▶ Problem
Go to the line containing "integer l, i;" in the records below and print it and every following line exactly, on through the line containing "export IMPL_synth_avg_cell_area_um2=5.687", then stop.

-------- Source data

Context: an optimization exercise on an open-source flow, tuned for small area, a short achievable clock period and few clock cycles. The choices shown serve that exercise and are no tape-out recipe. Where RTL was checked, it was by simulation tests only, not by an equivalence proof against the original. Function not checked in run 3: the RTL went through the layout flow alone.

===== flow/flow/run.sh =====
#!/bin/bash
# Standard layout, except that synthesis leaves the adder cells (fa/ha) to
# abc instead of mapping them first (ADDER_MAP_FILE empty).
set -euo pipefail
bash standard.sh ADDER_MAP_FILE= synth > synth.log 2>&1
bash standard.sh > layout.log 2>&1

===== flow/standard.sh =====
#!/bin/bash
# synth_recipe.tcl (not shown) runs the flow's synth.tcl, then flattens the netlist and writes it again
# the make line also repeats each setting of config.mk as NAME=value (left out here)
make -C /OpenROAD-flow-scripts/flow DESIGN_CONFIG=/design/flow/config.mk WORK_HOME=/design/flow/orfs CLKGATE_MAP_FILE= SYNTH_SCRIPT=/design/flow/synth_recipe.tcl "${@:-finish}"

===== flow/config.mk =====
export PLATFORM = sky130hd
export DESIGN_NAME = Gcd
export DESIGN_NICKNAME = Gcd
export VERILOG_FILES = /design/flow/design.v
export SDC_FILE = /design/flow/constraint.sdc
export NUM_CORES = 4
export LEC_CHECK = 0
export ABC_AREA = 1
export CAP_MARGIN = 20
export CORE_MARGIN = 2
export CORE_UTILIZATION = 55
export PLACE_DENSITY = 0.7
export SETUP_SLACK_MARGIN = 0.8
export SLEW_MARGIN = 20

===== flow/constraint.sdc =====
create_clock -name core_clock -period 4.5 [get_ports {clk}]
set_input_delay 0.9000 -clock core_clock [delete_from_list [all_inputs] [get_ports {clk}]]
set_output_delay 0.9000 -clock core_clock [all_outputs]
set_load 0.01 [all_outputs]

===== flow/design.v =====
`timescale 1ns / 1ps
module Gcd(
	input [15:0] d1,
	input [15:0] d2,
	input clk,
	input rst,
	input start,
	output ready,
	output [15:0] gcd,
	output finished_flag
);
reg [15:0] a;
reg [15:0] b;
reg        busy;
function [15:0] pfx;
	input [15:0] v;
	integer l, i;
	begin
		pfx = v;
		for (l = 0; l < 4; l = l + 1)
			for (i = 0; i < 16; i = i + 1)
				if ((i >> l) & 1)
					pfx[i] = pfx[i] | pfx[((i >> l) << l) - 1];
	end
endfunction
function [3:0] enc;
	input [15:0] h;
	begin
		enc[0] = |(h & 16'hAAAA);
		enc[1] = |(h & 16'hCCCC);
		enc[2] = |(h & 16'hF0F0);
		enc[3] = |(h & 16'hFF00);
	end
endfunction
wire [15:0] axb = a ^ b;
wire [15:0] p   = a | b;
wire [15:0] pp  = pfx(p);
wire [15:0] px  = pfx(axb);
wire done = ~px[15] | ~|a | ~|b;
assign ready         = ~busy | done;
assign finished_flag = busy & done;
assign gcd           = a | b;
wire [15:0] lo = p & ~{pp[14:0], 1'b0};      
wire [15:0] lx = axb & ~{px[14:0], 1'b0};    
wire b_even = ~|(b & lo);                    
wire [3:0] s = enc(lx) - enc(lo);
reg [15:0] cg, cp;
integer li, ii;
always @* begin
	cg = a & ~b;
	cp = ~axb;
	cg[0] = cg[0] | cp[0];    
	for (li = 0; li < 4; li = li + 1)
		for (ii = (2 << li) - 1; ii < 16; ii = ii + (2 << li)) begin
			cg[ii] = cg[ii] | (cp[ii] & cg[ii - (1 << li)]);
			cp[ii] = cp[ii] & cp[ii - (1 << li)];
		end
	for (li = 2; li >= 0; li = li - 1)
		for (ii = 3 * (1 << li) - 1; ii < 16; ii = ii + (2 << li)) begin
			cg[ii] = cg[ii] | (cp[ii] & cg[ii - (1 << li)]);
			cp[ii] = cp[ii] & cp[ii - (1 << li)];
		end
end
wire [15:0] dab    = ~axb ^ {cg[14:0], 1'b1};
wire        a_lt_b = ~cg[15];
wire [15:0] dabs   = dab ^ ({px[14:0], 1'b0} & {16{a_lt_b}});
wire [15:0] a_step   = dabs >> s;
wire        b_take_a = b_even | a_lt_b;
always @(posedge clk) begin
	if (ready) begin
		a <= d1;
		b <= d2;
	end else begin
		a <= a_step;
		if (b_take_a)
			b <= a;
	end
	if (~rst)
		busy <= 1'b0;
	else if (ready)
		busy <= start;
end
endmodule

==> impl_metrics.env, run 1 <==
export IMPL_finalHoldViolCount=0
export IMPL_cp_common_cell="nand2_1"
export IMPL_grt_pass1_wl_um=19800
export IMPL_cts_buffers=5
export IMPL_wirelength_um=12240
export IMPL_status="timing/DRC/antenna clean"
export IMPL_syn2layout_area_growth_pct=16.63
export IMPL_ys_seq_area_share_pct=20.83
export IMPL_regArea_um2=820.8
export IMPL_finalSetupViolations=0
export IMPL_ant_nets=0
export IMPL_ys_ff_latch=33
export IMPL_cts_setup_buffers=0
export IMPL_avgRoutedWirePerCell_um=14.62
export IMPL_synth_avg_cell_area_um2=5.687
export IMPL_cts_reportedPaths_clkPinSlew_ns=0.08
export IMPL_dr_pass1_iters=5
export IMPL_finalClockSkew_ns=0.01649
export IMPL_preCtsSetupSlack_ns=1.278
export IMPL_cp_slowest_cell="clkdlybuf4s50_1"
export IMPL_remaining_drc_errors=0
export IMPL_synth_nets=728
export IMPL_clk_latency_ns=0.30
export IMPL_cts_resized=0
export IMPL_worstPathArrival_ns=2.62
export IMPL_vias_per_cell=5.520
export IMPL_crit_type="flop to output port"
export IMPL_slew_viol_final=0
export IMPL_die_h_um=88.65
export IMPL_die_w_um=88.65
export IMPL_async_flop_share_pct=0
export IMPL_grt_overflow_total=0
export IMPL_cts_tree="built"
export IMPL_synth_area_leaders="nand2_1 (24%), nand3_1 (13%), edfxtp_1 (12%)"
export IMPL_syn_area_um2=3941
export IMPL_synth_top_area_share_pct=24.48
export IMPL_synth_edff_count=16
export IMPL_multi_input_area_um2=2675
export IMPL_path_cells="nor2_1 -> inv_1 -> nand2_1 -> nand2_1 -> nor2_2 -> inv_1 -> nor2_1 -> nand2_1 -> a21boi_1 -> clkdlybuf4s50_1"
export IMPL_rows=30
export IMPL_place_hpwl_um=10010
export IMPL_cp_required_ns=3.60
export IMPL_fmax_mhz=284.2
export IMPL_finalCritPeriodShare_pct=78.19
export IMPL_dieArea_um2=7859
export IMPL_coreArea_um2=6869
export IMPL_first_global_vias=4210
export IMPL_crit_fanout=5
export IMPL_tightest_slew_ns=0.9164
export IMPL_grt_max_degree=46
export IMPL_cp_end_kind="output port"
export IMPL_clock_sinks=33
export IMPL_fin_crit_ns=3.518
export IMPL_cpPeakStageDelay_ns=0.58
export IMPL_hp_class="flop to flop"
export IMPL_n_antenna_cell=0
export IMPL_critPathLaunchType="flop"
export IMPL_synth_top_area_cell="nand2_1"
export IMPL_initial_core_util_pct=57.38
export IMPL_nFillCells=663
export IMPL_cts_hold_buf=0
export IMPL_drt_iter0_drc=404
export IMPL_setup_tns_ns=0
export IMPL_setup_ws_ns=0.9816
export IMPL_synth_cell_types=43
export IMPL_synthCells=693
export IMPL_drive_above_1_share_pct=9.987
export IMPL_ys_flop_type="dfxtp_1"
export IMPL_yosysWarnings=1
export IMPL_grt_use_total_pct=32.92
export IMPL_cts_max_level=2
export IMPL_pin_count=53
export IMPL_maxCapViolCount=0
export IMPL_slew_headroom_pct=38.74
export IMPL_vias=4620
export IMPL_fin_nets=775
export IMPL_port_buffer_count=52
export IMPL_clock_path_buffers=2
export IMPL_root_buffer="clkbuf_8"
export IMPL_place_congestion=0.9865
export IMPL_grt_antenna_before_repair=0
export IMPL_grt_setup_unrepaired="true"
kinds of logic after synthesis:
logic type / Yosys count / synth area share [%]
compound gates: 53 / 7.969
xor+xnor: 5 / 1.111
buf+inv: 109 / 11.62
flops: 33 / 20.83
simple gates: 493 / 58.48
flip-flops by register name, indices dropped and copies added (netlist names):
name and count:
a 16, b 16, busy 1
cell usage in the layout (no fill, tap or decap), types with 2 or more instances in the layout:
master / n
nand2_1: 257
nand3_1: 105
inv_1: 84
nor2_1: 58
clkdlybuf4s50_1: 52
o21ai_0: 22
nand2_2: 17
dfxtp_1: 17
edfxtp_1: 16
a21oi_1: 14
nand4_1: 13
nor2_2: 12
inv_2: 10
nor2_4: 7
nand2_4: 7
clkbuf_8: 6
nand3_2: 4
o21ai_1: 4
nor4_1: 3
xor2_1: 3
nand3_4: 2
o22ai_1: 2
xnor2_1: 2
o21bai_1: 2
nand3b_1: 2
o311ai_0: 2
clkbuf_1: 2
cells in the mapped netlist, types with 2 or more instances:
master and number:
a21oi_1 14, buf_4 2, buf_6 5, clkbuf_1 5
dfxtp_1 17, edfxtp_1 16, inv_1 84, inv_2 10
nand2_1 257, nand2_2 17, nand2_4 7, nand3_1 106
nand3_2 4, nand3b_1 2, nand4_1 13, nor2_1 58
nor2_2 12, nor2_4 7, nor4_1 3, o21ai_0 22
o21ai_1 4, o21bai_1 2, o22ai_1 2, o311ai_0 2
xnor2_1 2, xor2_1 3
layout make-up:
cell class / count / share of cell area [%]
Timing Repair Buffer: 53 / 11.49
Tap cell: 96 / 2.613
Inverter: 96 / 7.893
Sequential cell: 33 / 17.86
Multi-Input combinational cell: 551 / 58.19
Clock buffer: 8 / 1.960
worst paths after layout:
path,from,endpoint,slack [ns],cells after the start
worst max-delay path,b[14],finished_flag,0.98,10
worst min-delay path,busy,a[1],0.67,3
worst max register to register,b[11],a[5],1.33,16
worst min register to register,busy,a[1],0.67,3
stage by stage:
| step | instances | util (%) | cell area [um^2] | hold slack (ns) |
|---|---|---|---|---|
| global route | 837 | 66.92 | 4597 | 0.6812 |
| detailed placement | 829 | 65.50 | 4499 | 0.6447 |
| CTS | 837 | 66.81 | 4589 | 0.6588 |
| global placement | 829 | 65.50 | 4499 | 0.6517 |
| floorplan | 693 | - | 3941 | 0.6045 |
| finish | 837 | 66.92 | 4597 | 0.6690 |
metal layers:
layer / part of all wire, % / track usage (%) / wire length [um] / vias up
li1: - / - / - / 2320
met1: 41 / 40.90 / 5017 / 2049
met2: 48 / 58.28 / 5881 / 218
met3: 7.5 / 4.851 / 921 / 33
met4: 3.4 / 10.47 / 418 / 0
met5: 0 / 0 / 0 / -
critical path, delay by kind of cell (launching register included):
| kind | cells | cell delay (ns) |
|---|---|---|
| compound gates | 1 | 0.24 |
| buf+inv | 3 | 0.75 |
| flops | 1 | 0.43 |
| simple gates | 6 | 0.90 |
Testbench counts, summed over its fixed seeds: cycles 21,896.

----------------

▶ Response to this exercise
	integer l, i;
	begin
		pfx = v;
		for (l = 0; l < 4; l = l + 1)
			for (i = 0; i < 16; i = i + 1)
				if ((i >> l) & 1)
					pfx[i] = pfx[i] | pfx[((i >> l) << l) - 1];
	end
endfunction
function [3:0] enc;
	input [15:0] h;
	begin
		enc[0] = |(h & 16'hAAAA);
		enc[1] = |(h & 16'hCCCC);
		enc[2] = |(h & 16'hF0F0);
		enc[3] = |(h & 16'hFF00);
	end
endfunction
wire [15:0] axb = a ^ b;
wire [15:0] p   = a | b;
wire [15:0] pp  = pfx(p);
wire [15:0] px  = pfx(axb);
wire done = ~px[15] | ~|a | ~|b;
assign ready         = ~busy | done;
assign finished_flag = busy & done;
assign gcd           = a | b;
wire [15:0] lo = p & ~{pp[14:0], 1'b0};      
wire [15:0] lx = axb & ~{px[14:0], 1'b0};    
wire b_even = ~|(b & lo);                    
wire [3:0] s = enc(lx) - enc(lo);
reg [15:0] cg, cp;
integer li, ii;
always @* begin
	cg = a & ~b;
	cp = ~axb;
	cg[0] = cg[0] | cp[0];    
	for (li = 0; li < 4; li = li + 1)
		for (ii = (2 << li) - 1; ii < 16; ii = ii + (2 << li)) begin
			cg[ii] = cg[ii] | (cp[ii] & cg[ii - (1 << li)]);
			cp[ii] = cp[ii] & cp[ii - (1 << li)];
		end
	for (li = 2; li >= 0; li = li - 1)
		for (ii = 3 * (1 << li) - 1; ii < 16; ii = ii + (2 << li)) begin
			cg[ii] = cg[ii] | (cp[ii] & cg[ii - (1 << li)]);
			cp[ii] = cp[ii] & cp[ii - (1 << li)];
		end
end
wire [15:0] dab    = ~axb ^ {cg[14:0], 1'b1};
wire        a_lt_b = ~cg[15];
wire [15:0] dabs   = dab ^ ({px[14:0], 1'b0} & {16{a_lt_b}});
wire [15:0] a_step   = dabs >> s;
wire        b_take_a = b_even | a_lt_b;
always @(posedge clk) begin
	if (ready) begin
		a <= d1;
		b <= d2;
	end else begin
		a <= a_step;
		if (b_take_a)
			b <= a;
	end
	if (~rst)
		busy <= 1'b0;
	else if (ready)
		busy <= start;
end
endmodule

==> impl_metrics.env, run 1 <==
export IMPL_finalHoldViolCount=0
export IMPL_cp_common_cell="nand2_1"
export IMPL_grt_pass1_wl_um=19800
export IMPL_cts_buffers=5
export IMPL_wirelength_um=12240
export IMPL_status="timing/DRC/antenna clean"
export IMPL_syn2layout_area_growth_pct=16.63
export IMPL_ys_seq_area_share_pct=20.83
export IMPL_regArea_um2=820.8
export IMPL_finalSetupViolations=0
export IMPL_ant_nets=0
export IMPL_ys_ff_latch=33
export IMPL_cts_setup_buffers=0
export IMPL_avgRoutedWirePerCell_um=14.62
export IMPL_synth_avg_cell_area_um2=5.687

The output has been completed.